ABOUT THIS TASK
From the records below, copy each line that has the word "unchanged" in it.
───── RECORD SET ─────
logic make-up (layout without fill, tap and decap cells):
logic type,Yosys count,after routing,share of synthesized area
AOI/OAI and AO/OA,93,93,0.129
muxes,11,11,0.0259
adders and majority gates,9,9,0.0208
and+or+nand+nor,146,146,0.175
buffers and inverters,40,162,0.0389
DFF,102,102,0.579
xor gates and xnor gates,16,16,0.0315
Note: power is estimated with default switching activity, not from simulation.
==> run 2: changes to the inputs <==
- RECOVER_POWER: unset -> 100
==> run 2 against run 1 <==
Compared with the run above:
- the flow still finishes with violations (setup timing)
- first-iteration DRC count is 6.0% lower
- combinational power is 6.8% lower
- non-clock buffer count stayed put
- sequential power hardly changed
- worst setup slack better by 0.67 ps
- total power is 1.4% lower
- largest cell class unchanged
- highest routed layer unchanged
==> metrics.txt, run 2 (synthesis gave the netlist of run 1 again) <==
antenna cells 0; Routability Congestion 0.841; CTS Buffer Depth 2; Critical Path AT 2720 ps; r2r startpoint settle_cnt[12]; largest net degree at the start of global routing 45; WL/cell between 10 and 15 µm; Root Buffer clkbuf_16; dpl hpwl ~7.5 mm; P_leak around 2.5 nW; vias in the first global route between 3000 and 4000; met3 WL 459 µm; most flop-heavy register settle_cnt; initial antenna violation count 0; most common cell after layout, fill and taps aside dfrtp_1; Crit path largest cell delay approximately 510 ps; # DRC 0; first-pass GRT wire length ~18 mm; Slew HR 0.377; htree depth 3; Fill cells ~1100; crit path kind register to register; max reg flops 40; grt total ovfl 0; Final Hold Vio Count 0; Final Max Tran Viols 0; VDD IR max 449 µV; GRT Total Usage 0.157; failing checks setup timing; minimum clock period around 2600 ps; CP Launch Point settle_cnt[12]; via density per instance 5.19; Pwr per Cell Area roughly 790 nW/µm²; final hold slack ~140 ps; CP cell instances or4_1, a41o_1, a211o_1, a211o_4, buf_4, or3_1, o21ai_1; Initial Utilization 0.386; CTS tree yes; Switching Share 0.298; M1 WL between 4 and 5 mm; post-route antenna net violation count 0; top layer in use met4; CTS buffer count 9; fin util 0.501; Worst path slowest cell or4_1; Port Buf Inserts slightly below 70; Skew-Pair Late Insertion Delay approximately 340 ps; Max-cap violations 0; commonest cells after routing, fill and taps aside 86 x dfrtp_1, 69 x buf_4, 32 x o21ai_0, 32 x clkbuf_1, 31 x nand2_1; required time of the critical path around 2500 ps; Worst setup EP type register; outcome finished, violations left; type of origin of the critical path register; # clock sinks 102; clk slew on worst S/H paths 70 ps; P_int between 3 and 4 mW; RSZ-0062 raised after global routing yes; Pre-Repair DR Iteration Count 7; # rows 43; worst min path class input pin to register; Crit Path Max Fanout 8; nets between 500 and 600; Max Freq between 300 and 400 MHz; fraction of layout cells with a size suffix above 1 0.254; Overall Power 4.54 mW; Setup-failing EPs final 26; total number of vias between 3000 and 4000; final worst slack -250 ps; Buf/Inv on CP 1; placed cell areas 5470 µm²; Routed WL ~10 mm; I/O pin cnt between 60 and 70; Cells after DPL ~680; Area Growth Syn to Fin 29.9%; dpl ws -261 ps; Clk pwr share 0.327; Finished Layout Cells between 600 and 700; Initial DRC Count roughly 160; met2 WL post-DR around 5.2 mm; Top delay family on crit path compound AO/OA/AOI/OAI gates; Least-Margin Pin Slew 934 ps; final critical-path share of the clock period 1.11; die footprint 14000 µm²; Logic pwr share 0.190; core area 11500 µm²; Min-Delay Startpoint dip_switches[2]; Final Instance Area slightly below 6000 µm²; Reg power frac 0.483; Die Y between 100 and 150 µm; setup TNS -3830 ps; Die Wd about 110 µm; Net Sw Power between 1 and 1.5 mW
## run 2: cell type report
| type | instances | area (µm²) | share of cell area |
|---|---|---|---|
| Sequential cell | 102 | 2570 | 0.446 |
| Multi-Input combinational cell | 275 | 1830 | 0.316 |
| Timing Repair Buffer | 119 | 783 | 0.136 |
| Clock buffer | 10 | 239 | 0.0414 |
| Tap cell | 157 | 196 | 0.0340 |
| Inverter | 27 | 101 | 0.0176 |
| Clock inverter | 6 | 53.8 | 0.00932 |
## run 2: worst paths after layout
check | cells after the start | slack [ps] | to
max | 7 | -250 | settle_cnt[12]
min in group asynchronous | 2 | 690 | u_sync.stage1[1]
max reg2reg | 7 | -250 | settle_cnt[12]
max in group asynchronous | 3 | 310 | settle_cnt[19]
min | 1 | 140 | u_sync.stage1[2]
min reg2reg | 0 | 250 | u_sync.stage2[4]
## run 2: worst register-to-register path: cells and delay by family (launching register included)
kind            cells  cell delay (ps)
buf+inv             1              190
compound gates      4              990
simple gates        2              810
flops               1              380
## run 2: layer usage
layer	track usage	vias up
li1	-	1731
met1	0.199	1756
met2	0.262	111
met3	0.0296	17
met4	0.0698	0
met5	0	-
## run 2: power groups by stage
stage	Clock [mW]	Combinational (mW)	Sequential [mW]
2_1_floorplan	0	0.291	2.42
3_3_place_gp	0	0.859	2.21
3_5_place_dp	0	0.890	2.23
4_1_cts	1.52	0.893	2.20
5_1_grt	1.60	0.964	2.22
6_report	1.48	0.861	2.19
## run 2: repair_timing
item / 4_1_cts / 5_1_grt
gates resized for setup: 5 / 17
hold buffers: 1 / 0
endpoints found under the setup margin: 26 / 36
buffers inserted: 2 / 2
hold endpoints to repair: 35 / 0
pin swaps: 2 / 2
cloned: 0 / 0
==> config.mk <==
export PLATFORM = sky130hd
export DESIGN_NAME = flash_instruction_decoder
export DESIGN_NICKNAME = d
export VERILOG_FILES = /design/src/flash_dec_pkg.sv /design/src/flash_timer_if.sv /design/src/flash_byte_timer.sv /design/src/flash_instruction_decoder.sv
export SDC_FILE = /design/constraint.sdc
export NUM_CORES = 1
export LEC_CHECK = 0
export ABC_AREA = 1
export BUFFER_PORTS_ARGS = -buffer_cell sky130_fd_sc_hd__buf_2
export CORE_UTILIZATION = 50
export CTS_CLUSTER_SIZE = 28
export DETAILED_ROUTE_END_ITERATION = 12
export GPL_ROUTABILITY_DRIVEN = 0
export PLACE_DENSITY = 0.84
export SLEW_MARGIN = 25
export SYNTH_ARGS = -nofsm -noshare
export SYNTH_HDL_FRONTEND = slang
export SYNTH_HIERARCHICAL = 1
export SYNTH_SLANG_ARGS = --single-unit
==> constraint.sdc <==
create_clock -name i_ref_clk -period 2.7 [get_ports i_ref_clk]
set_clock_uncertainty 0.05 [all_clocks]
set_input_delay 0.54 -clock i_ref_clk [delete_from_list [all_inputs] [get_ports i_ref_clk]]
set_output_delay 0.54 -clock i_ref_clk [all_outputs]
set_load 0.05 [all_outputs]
─────
TASK RESPONSE
- largest cell class unchanged
- highest routed layer unchanged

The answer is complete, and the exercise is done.